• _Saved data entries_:

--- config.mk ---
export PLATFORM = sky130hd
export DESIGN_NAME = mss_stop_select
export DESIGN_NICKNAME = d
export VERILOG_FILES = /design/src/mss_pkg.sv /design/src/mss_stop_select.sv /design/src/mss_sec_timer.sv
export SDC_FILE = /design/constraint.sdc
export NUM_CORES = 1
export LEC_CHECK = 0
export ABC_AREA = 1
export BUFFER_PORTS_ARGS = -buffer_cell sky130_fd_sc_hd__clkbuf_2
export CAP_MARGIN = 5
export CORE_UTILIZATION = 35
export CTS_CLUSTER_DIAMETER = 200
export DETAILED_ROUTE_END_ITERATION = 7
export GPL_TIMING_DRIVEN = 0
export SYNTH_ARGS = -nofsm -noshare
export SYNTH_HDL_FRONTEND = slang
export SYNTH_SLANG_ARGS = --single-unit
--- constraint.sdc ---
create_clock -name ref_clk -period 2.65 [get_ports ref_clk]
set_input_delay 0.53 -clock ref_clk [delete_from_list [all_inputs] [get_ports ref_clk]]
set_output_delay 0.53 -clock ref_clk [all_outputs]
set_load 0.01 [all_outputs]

==

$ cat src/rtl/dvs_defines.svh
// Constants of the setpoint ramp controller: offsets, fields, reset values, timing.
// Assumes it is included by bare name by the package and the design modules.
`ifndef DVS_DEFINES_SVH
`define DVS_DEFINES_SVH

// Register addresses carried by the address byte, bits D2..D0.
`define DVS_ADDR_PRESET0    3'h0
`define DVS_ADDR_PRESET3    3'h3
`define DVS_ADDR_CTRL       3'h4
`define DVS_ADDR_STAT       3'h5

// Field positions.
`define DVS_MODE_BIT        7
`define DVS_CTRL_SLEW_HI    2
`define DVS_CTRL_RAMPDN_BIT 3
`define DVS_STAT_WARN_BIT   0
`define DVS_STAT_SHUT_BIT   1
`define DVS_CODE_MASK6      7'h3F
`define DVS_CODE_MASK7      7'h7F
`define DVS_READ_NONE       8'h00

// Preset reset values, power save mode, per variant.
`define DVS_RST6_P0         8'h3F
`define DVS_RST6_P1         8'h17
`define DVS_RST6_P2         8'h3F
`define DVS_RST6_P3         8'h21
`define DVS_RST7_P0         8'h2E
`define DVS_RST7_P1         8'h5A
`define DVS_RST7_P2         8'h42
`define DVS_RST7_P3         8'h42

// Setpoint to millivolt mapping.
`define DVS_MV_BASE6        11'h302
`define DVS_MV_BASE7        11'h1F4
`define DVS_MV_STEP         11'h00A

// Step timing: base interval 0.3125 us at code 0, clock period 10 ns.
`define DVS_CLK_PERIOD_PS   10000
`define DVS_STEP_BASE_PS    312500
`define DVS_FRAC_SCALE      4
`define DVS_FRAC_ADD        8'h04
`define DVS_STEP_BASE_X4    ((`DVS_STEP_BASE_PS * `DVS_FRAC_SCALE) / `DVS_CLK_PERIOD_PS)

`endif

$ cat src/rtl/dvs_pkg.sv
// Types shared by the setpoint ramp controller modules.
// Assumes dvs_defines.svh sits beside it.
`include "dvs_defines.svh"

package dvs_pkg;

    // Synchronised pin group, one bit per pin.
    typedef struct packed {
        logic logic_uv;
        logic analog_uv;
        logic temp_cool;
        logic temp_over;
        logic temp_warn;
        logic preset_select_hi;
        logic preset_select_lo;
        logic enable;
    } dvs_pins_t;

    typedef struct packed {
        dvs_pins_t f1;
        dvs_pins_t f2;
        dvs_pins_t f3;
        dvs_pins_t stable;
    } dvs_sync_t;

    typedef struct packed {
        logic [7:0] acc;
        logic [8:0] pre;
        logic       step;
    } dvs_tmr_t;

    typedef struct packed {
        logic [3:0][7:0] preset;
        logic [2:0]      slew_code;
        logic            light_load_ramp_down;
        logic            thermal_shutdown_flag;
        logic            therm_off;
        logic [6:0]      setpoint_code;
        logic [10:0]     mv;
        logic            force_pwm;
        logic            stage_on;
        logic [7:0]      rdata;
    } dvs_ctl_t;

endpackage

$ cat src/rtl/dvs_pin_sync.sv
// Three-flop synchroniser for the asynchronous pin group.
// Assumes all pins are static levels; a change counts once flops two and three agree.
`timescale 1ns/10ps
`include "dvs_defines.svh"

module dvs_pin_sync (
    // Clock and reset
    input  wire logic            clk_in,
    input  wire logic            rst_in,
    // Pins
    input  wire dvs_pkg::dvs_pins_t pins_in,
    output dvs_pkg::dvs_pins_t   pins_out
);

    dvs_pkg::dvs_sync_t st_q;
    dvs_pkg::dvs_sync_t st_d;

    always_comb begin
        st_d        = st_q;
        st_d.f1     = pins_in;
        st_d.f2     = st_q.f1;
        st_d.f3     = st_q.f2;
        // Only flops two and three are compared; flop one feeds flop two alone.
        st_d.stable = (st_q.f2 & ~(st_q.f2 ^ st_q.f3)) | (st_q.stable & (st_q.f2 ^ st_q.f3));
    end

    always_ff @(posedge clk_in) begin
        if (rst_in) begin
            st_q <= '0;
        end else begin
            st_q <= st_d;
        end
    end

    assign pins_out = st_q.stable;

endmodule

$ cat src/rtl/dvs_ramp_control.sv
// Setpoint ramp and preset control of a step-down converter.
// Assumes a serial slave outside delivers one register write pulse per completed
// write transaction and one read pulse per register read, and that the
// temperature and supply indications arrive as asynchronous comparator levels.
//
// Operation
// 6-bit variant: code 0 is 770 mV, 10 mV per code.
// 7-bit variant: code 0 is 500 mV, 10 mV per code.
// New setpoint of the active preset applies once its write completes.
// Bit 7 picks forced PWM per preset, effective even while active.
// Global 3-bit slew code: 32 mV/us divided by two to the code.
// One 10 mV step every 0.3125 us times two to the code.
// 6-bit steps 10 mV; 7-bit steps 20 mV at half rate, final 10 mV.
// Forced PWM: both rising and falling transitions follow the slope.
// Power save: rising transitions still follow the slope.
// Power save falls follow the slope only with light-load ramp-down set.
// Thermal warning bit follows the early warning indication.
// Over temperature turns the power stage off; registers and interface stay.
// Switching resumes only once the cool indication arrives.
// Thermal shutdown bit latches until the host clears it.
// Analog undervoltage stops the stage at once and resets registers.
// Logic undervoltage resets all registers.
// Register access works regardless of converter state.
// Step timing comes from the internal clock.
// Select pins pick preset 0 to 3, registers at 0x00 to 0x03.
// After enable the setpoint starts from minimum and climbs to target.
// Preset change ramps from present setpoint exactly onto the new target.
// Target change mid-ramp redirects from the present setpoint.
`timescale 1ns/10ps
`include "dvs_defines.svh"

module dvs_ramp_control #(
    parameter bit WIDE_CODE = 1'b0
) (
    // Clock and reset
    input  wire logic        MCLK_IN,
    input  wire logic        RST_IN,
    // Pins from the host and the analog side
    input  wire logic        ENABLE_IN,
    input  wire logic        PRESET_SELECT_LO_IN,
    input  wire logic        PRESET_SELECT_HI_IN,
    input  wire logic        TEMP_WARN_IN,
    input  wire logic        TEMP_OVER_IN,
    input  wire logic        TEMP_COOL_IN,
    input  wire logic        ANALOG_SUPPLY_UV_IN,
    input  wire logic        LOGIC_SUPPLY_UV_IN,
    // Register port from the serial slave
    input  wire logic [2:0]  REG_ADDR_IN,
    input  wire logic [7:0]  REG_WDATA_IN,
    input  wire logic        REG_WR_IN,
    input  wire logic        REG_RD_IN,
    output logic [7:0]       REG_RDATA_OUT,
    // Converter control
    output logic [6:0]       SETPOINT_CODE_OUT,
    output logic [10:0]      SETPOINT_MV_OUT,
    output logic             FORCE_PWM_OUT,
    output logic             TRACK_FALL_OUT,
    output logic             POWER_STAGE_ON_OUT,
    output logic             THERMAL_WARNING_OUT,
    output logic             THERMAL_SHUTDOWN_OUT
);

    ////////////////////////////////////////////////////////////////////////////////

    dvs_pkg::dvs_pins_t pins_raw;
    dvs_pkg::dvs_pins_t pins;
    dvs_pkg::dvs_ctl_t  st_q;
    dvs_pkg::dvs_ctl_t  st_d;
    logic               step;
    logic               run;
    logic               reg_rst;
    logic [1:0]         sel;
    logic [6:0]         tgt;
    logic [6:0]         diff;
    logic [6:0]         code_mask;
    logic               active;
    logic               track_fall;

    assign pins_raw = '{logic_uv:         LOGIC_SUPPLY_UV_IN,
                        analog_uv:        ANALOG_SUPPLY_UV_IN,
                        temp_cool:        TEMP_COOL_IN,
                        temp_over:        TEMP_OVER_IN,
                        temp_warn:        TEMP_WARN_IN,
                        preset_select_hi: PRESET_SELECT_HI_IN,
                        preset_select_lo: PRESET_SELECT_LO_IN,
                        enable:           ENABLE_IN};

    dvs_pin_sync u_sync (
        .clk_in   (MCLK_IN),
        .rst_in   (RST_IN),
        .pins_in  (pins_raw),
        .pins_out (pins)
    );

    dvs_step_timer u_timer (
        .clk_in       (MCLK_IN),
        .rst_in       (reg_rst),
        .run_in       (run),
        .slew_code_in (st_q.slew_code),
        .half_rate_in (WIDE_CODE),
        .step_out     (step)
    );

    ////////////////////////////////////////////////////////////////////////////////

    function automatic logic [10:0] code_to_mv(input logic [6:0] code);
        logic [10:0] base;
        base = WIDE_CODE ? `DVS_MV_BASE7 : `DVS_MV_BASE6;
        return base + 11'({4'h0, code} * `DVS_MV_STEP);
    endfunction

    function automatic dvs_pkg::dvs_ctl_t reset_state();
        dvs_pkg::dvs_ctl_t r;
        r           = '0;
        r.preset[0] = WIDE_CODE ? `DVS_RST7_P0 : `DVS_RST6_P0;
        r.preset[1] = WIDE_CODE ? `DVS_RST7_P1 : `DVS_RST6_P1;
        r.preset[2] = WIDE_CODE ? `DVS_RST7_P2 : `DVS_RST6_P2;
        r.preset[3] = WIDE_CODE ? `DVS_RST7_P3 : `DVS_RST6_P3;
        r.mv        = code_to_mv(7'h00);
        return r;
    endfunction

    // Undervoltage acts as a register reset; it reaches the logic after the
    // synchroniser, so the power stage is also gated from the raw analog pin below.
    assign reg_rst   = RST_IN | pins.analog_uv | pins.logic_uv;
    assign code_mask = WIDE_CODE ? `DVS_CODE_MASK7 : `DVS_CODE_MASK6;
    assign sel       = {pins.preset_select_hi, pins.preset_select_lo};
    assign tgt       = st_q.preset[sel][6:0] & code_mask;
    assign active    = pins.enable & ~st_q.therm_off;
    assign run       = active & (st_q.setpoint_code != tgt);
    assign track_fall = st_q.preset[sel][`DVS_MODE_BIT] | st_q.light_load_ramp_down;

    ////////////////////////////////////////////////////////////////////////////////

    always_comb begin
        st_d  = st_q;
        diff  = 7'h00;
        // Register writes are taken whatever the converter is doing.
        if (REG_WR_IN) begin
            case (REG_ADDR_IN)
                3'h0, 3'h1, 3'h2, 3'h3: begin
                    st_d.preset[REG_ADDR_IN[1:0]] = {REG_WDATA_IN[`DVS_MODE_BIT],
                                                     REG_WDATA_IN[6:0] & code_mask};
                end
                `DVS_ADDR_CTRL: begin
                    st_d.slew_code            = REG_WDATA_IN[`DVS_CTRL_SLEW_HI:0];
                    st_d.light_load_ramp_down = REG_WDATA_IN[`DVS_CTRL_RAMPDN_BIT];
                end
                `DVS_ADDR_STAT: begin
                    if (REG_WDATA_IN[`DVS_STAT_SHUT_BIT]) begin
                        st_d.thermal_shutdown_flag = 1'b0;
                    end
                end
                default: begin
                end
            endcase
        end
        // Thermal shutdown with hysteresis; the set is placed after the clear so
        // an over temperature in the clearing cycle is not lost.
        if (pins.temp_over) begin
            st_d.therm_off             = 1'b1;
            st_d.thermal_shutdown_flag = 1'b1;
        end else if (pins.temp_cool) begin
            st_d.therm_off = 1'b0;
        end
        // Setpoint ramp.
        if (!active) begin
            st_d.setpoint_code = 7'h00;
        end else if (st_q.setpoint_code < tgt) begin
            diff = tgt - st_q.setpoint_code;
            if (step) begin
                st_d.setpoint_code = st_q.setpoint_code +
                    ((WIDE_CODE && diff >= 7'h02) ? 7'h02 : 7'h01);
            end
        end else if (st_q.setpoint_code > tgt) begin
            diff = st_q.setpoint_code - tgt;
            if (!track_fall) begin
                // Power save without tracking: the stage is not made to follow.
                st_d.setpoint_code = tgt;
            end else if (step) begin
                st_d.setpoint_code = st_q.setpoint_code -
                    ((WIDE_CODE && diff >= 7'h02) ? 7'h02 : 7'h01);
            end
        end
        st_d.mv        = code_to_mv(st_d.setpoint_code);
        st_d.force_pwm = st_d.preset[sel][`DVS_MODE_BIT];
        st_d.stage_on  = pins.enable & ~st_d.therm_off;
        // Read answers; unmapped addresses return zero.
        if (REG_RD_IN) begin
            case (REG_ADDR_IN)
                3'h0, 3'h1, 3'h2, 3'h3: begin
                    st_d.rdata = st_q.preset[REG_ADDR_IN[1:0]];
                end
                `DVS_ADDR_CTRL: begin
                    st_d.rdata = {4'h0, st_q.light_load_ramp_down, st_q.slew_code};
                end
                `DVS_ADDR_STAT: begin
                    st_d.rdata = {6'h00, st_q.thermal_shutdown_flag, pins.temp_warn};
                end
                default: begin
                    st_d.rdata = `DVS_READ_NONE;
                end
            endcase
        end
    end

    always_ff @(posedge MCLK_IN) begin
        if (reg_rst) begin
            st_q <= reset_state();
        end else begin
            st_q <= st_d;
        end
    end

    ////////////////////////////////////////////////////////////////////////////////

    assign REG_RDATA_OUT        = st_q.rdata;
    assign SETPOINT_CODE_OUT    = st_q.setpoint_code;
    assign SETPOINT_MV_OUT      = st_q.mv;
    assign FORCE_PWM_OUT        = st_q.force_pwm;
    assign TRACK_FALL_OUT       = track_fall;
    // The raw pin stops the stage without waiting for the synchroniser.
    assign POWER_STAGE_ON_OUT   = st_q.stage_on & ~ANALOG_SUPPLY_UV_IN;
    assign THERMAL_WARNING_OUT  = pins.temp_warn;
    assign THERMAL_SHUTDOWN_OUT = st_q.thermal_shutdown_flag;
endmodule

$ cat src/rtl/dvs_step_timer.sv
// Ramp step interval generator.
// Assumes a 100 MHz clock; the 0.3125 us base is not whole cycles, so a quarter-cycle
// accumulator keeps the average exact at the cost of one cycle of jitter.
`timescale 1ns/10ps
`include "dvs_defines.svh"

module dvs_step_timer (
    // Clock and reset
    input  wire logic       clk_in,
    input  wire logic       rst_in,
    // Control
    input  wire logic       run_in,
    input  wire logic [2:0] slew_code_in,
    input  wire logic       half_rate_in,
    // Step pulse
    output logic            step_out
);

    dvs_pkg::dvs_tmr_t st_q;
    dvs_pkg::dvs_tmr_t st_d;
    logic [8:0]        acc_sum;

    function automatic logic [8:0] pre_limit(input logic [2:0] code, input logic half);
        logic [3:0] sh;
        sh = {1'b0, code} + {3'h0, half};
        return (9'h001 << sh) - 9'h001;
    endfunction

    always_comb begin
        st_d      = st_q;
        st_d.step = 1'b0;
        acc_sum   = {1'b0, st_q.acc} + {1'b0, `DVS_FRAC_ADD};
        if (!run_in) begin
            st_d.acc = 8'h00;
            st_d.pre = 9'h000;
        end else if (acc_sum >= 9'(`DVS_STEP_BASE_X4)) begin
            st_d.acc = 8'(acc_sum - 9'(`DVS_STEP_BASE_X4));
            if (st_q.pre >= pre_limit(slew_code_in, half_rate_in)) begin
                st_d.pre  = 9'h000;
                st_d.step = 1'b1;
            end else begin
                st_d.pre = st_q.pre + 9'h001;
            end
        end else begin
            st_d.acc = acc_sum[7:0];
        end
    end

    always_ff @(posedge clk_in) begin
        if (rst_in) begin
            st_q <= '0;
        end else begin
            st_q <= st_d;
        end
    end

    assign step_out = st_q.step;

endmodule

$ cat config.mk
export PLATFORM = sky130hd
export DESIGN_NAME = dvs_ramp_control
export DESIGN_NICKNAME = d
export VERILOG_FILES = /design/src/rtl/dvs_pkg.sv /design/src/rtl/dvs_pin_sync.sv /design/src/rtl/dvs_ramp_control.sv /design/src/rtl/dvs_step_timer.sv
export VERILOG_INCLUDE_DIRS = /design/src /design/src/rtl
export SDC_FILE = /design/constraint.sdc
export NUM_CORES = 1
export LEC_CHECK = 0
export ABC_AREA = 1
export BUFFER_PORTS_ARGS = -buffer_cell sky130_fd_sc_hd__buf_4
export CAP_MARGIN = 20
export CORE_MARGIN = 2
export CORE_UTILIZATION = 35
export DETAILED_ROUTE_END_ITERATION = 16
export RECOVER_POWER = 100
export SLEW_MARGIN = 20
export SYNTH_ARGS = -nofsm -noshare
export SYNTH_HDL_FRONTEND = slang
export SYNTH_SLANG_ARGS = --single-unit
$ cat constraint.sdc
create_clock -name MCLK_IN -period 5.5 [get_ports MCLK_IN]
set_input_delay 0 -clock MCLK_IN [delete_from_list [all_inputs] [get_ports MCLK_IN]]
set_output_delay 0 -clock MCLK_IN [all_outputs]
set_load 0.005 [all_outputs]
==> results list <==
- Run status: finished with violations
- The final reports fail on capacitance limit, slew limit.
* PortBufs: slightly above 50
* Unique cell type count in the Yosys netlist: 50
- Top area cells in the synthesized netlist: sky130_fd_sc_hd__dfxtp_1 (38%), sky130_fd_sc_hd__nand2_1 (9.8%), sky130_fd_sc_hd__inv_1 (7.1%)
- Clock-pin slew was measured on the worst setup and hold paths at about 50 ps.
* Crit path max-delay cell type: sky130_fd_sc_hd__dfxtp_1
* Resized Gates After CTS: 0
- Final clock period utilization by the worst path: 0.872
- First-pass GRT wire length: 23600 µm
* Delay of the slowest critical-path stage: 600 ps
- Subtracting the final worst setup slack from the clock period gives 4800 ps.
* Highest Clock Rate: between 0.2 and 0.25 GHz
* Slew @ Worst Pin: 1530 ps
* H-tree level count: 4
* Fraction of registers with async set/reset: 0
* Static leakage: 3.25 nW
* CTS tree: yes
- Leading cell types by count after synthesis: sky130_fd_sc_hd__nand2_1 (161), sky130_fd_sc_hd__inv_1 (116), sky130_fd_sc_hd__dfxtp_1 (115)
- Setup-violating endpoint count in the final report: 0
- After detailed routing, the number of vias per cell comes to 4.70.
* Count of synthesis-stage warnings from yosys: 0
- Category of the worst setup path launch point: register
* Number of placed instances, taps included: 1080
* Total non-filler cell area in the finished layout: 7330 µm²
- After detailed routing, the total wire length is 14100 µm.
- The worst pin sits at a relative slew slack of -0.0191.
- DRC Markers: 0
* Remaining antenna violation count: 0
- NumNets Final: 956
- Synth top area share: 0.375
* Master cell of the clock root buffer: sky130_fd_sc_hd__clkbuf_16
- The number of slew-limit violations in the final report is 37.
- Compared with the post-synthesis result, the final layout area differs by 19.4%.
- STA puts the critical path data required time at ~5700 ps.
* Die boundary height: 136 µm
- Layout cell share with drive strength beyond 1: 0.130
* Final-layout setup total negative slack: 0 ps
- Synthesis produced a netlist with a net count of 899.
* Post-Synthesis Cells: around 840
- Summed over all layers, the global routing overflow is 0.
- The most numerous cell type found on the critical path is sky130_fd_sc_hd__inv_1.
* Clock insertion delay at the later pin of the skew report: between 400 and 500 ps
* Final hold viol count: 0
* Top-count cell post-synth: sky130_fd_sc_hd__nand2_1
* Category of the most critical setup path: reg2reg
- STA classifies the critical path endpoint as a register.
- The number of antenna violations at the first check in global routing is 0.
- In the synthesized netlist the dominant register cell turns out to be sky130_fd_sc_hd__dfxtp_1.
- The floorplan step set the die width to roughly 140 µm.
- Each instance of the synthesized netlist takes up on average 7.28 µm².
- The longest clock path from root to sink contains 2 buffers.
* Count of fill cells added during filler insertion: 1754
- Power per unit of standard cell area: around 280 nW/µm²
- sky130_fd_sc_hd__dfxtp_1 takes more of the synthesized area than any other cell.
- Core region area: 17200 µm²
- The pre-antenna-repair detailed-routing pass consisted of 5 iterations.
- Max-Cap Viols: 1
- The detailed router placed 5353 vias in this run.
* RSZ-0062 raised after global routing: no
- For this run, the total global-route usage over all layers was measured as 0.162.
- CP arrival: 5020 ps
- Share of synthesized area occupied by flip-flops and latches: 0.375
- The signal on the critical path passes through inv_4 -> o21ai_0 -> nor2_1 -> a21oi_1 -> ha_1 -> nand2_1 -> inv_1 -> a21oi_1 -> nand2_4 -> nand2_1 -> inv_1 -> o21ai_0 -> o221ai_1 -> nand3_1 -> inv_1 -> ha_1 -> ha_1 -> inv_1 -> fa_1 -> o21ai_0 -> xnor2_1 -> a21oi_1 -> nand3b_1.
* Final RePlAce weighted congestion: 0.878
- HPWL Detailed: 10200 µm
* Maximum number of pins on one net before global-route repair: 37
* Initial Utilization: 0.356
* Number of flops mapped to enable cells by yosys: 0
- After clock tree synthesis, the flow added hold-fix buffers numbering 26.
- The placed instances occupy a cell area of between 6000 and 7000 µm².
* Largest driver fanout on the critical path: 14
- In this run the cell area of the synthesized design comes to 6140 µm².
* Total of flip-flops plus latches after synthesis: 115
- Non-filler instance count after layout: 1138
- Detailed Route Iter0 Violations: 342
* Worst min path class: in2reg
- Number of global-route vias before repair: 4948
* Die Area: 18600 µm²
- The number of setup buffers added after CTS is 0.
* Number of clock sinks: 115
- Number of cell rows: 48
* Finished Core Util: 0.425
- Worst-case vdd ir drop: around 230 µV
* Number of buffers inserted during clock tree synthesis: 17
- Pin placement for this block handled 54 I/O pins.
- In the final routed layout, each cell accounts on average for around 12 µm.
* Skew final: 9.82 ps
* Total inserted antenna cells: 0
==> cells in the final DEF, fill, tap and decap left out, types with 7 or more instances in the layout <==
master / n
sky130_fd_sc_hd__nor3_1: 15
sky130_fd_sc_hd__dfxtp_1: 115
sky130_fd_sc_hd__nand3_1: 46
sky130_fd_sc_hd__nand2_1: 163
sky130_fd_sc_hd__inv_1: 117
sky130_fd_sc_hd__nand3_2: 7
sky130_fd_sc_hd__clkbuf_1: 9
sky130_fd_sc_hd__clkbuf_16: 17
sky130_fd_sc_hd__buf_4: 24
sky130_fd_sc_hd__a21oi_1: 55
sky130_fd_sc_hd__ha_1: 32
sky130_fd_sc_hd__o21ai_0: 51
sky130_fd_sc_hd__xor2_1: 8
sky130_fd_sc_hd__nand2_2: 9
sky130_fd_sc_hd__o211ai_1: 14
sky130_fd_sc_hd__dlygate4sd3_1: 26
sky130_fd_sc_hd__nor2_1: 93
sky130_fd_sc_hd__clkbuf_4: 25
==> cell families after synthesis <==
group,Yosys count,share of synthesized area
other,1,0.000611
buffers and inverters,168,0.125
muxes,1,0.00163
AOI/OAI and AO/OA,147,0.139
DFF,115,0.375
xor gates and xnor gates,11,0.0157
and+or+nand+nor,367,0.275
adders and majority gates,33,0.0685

• _PROBLEM DESCRIPTION_:
Print exactly the lines above, between the one holding "sky130_fd_sc_hd__ha_1: 32" and the one holding "adders and majority gates,33,0.0685", inclusive, and nothing besides.

• _COMPLETED EXERCISE_:
sky130_fd_sc_hd__ha_1: 32
sky130_fd_sc_hd__o21ai_0: 51
sky130_fd_sc_hd__xor2_1: 8
sky130_fd_sc_hd__nand2_2: 9
sky130_fd_sc_hd__o211ai_1: 14
sky130_fd_sc_hd__dlygate4sd3_1: 26
sky130_fd_sc_hd__nor2_1: 93
sky130_fd_sc_hd__clkbuf_4: 25
==> cell families after synthesis <==
group,Yosys count,share of synthesized area
other,1,0.000611
buffers and inverters,168,0.125
muxes,1,0.00163
AOI/OAI and AO/OA,147,0.139
DFF,115,0.375
xor gates and xnor gates,11,0.0157
and+or+nand+nor,367,0.275
adders and majority gates,33,0.0685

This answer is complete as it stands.